My application stores configuration data (including strings for the UI) in a text file containing JSON. For example, config.json might contain the following:
{
"CustomerName" : "Omni Consumer Products",
"SubmitButtonText": "Click here to submit",
// etc etc etc..
}
This file goes to our translation vendor, who makes duplicates of it in multiple supported languages. They might be building their own app, or they might be editing it in a text editor. I don't know.
Since we're going to be using all manner of non-ASCII characters in some of our languages, I'd like to ensure everybody is clear on what character encoding we're using.
So if this were an XML file, I would stick the following declaration at the top of the file:
<?xml version="1.0" encoding="UTF-8"?>
Any reasonable text editor or XML parser will see this and know that the file is encoded in UTF-8.

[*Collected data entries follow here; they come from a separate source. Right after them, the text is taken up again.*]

==> config.mk <==
export PLATFORM = sky130hd
export DESIGN_NAME = alu_share_arbiter
export DESIGN_NICKNAME = d
export VERILOG_FILES = /design/src/rtl/alu_share_arbiter.sv
export SDC_FILE = /design/constraint.sdc
export NUM_CORES = 1
export LEC_CHECK = 0
export ABC_AREA = 0
export CAP_MARGIN = 10
export CORE_MARGIN = 5
export CORE_UTILIZATION = 32
export CTS_BUF_LIST = sky130_fd_sc_hd__clkbuf_4
export CTS_CLUSTER_DIAMETER = 60
export DETAILED_ROUTE_END_ITERATION = 10
export GPL_TIMING_DRIVEN = 0
export PLACE_DENSITY_LB_ADDON = 0.2
export SYNTH_ARGS = -nofsm -noshare
export SYNTH_HDL_FRONTEND = slang
export SYNTH_SLANG_ARGS = --single-unit
==> constraint.sdc <==
create_clock -name clk_i -period 1.45 [get_ports clk_i]
set_clock_uncertainty 0.2 [all_clocks]
set_input_delay 0.145 -clock clk_i [delete_from_list [all_inputs] [get_ports clk_i]]
set_output_delay 0.145 -clock clk_i [all_outputs]
set_load 0.1 [all_outputs]
==> src/rtl/alu_share_arbiter.sv <==
// Round-robin arbiter sharing one combinational ALU between two requesters,
// with a registered valid/ready response slot per requester.
module alu_share_arbiter #(
  parameter int WIDTH  = 32,
  parameter int CTRL_W = 4
) (
  input  logic              clk_i,
  input  logic              rst_i,
  input  logic              req0_valid_i,
  output logic              req0_ready_o,
  input  logic [WIDTH-1:0]  req0_op1_i,
  input  logic [WIDTH-1:0]  req0_op2_i,
  input  logic [CTRL_W-1:0] req0_ctrl_i,
  input  logic              req1_valid_i,
  output logic              req1_ready_o,
  input  logic [WIDTH-1:0]  req1_op1_i,
  input  logic [WIDTH-1:0]  req1_op2_i,
  input  logic [CTRL_W-1:0] req1_ctrl_i,
  output logic [WIDTH-1:0]  alu_operand1_o,
  output logic [WIDTH-1:0]  alu_operand2_o,
  output logic [CTRL_W-1:0] alu_control_o,
  input  logic [WIDTH-1:0]  alu_result_i,
  input  logic              alu_zero_i,
  output logic              rsp0_valid_o,
  input  logic              rsp0_ready_i,
  output logic [WIDTH-1:0]  rsp0_result_o,
  output logic              rsp0_zero_o,
  output logic              rsp1_valid_o,
  input  logic              rsp1_ready_i,
  output logic [WIDTH-1:0]  rsp1_result_o,
  output logic              rsp1_zero_o
);

  logic             elig0_s, elig1_s;
  logic             grant0_s, grant1_s;
  logic             last_grant_r;
  logic             rsp0_valid_r, rsp1_valid_r;
  logic [WIDTH-1:0] rsp0_result_r, rsp1_result_r;
  logic             rsp0_zero_r, rsp1_zero_r;

  // Eligibility and round-robin grant; a slot draining this cycle may be refilled.
  always_comb begin
    elig0_s  = req0_valid_i & (~rsp0_valid_r | rsp0_ready_i);
    elig1_s  = req1_valid_i & (~rsp1_valid_r | rsp1_ready_i);
    grant0_s = 1'b0;
    grant1_s = 1'b0;
    if (rst_i) begin
      grant0_s = 1'b0;
      grant1_s = 1'b0;
    end else if (elig0_s && elig1_s) begin
      grant0_s = last_grant_r;
      grant1_s = ~last_grant_r;
    end else begin
      grant0_s = elig0_s;
      grant1_s = elig1_s;
    end
  end

  // Steer the granted requester onto the ALU; idle drives all zeros.
  always_comb begin
    alu_operand1_o = {WIDTH{1'b0}};
    alu_operand2_o = {WIDTH{1'b0}};
    alu_control_o  = {CTRL_W{1'b0}};
    if (grant0_s) begin
      alu_operand1_o = req0_op1_i;
      alu_operand2_o = req0_op2_i;
      alu_control_o  = req0_ctrl_i;
    end else if (grant1_s) begin
      alu_operand1_o = req1_op1_i;
      alu_operand2_o = req1_op2_i;
      alu_control_o  = req1_ctrl_i;
    end else begin
      alu_operand1_o = {WIDTH{1'b0}};
      alu_operand2_o = {WIDTH{1'b0}};
      alu_control_o  = {CTRL_W{1'b0}};
    end
  end

  // Round-robin pointer remembers the most recent winner.
  always_ff @(posedge clk_i) begin
    if (rst_i) begin
      last_grant_r <= 1'b1;
    end else if (grant0_s) begin
      last_grant_r <= 1'b0;
    end else if (grant1_s) begin
      last_grant_r <= 1'b1;
    end else begin
      last_grant_r <= last_grant_r;
    end
  end

  // Response slot 0: capture on grant, clear valid on drain, otherwise hold.
  always_ff @(posedge clk_i) begin
    if (rst_i) begin
      rsp0_valid_r  <= 1'b0;
      rsp0_result_r <= {WIDTH{1'b0}};
      rsp0_zero_r   <= 1'b0;
    end else if (grant0_s) begin
      rsp0_valid_r  <= 1'b1;
      rsp0_result_r <= alu_result_i;
      rsp0_zero_r   <= alu_zero_i;
    end else if (rsp0_valid_r && rsp0_ready_i) begin
      rsp0_valid_r  <= 1'b0;
    end else begin
      rsp0_valid_r  <= rsp0_valid_r;
    end
  end

  // Response slot 1: same behaviour as slot 0.
  always_ff @(posedge clk_i) begin
    if (rst_i) begin
      rsp1_valid_r  <= 1'b0;
      rsp1_result_r <= {WIDTH{1'b0}};
      rsp1_zero_r   <= 1'b0;
    end else if (grant1_s) begin
      rsp1_valid_r  <= 1'b1;
      rsp1_result_r <= alu_result_i;
      rsp1_zero_r   <= alu_zero_i;
    end else if (rsp1_valid_r && rsp1_ready_i) begin
      rsp1_valid_r  <= 1'b0;
    end else begin
      rsp1_valid_r  <= rsp1_valid_r;
    end
  end

  assign req0_ready_o  = grant0_s;
  assign req1_ready_o  = grant1_s;
  assign rsp0_valid_o  = rsp0_valid_r;
  assign rsp0_result_o = rsp0_result_r;
  assign rsp0_zero_o   = rsp0_zero_r;
  assign rsp1_valid_o  = rsp1_valid_r;
  assign rsp1_result_o = rsp1_result_r;
  assign rsp1_zero_o   = rsp1_zero_r;

endmodule

After elaboration in Yosys (flattened, before gate mapping)
Cells that the tools add are included.
- flip-flop bits (word level): 69
- bits of input ports: 175
- output and inout bits: 138
- logic and storage cells: 36
- muxes and demuxes: 16
- bitwise operators: 7
- reductions and logical operators: 6
- operators with widths (cell ; count):
    $mux 32 ; 4
    $mux 1 ; 10
    $mux 4 ; 2
    $reduce_bool 2->1 ; 3
    $logic_and 1x1->1 ; 3
    $not 1->1 ; 3
    $and 1x1->1 ; 2
    $or 1x1->1 ; 2

Logic depth before layout (Yosys ltp)
Gate-level depths: netlist (run 1).
- word-level depth: 8
- depth in mapped cells: 5
- depth with buffers taken out: 3

Worst setup path before layout (run 1)
No wires, ideal clock.
- path kind: flip-flop to output port
- start point: register rsp1_valid_r, in the netlist rsp1_valid_o
- end point: output alu_operand1_o[0]
- arrival time: 3933 ps
- required time: 1105 ps
- slack: -2828 ps
- cell stages (with the launch flop): 6
- path buffers: 2
- path through: dfxtp_1 > and2b_1 > o211ai_2 > buf_6 > buf_2 > o32ai_1
- longest elaborated chain between the ends: 8
- elaborated cells between the ends (all ways): 10
- ends and longest elaborated chain (element ; line ; source):
    from (decl) ; 37 ; logic rsp0_valid_r, rsp1_valid_r;
    from (signal assigned) ; 122 ; rsp1_valid_r <= rsp1_valid_r;
    $not 1->1 * ; 44 ; elig1_s = req1_valid_i & (~rsp1_valid_r | rsp1_ready_i);
    $or 1x1->1 * ; 44 ;
    $and 1x1->1 * ; 44 ;
    $logic_and 1x1->1 ; 50 ; end else if (elig0_s && elig1_s) begin
    $mux 1 ; 50 ;
    $mux 1 ; 47 ; if (rst_i) begin
    $mux 32 ; 68 ; end else if (grant1_s) begin
    $mux 32 * ; 64 ; if (grant0_s) begin
    to (decl) ; 19 ; output logic [WIDTH-1:0] alu_operand1_o,
Every way passes the cells marked *; elsewhere a longest branch is shown, timed or not.

Worst setup path after layout (run 1)
- start point: register rsp1_valid_r, in the netlist rsp1_valid_o
- end point: output alu_operand1_o[6]
The elaborated chain is that of the path after synthesis.

==> results of run 1 <==
[registers in the layout, summed over array words and instances, names as in the netlist]
register	cells
rsp0_result_o	32
rsp1_result_o	32
last_grant_r	1
rsp0_valid_o	1
rsp0_zero_o	1
rsp1_valid_o	1
rsp1_zero_o	1
[how the worst max path moves through the flow]
stage                               to  slack [ns]                      start  depth (start not counted)
floorplan            alu_operand1_o[0]       -0.92  rsp1_valid_o$_SDFFE_PP0P_                          5
global placement    alu_operand2_o[10]       -1.85               req0_valid_i                          6
detailed placement  alu_operand2_o[10]       -1.86               req0_valid_i                          6
CTS                 alu_operand1_o[17]       -0.90  rsp1_valid_o$_SDFFE_PP0P_                          6
global route         alu_operand1_o[0]       -0.96  rsp1_valid_o$_SDFFE_PP0P_                          6
finish               alu_operand1_o[6]       -0.86  rsp1_valid_o$_SDFFE_PP0P_                          6
[tightest hold or removal path: cells and delay by family]
kind	cells	cell delay [ns]
buffers and inverters	1	0.19
muxes	1	0.12
and+or+nand+nor	1	0.22
[final cells by class]
type / instances / area, sq um / share of cell area
repair buffers: 334 / 4340 / 0.409
plain buffers: 47 / 522 / 0.0491
diodes: 2 / 5.00 / 0.000471
well taps: 176 / 220 / 0.0207
inverters: 68 / 255 / 0.0240
flip-flops and latches: 69 / 1400 / 0.132
multi-input cells: 318 / 3770 / 0.355
clock inverters: 5 / 26.3 / 0.00247
clock buffers: 11 / 82.6 / 0.00777
[power by group through the flow]
| stage | sequential, mW | combinational, mW | clock (mW) |
|---|---|---|---|
| floorplan | 3.11 | 2.37 | 0 |
| CTS | 2.13 | 5.00 | 1.10 |
| finish | 2.16 | 5.36 | 1.08 |
| global placement | 2.14 | 4.52 | 0 |
| global route | 2.18 | 5.51 | 1.23 |
| detailed placement | 2.15 | 4.57 | 0 |
[cell families after synthesis]
family                 synth area share
DFF                               0.321
buffers and inverters             0.116
and+or+nand+nor                   0.255
muxes                             0.154
AOI/OAI and AO/OA                 0.154
[metrics by stage]
| step | hold WS (ns) | TNS (ns) | cells | utilization | setup WS [ns] |
|---|---|---|---|---|---|
| after floorplan | 0.114 | -72.12 | 503 | - | -0.920 |
| after global placement | 0.257 | -173.97 | 990 | 0.684 | -1.85 |
| after detailed placement | 0.266 | -176.79 | 990 | 0.684 | -1.86 |
| after CTS | 0.0417 | -68.70 | 1015 | 0.750 | -0.903 |
| after global routing | 0.0689 | -80.10 | 1030 | 0.806 | -0.959 |
| final | 0.0759 | -69.62 | 1030 | 0.806 | -0.856 |
[timing repair]
item,CTS,global route
cloned,2,5
setup buffers,7,10
pin swaps,4,9
endpoints found under the setup margin,194,181
gates resized for setup,1070,148
hold buffers,0,0
[routing by layer]
| layer | global-route usage | part of all wire | wire (um) |
|---|---|---|---|
| met1 | 0.279 | 0.36 | 8050 |
| met2 | 0.474 | 0.53 | 12000 |
| met3 | 0.0771 | 0.072 | 1620 |
| met4 | 0.0902 | 0.040 | 908 |
| met5 | 0 | 0 | 0 |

Is there any similar standard I can put at the top of a JSON file, and be reasonably assured that consumers will play nicely with it?
JSON's default encoding is UTF-8:
http://www.ietf.org/rfc/rfc4627.txt
From section 3:
JSON text SHALL be encoded in Unicode. The default encoding is UTF-8.
Since the first two characters of a JSON text will always be ASCII characters [RFC0020], it is possible to determine whether an octet stream is UTF-8, UTF-16 (BE or LE), or UTF-32 (BE or LE) by looking at the pattern of nulls in the first four octets.
This determination is unambiguous so there is no special place where an encoding is described in the format itself.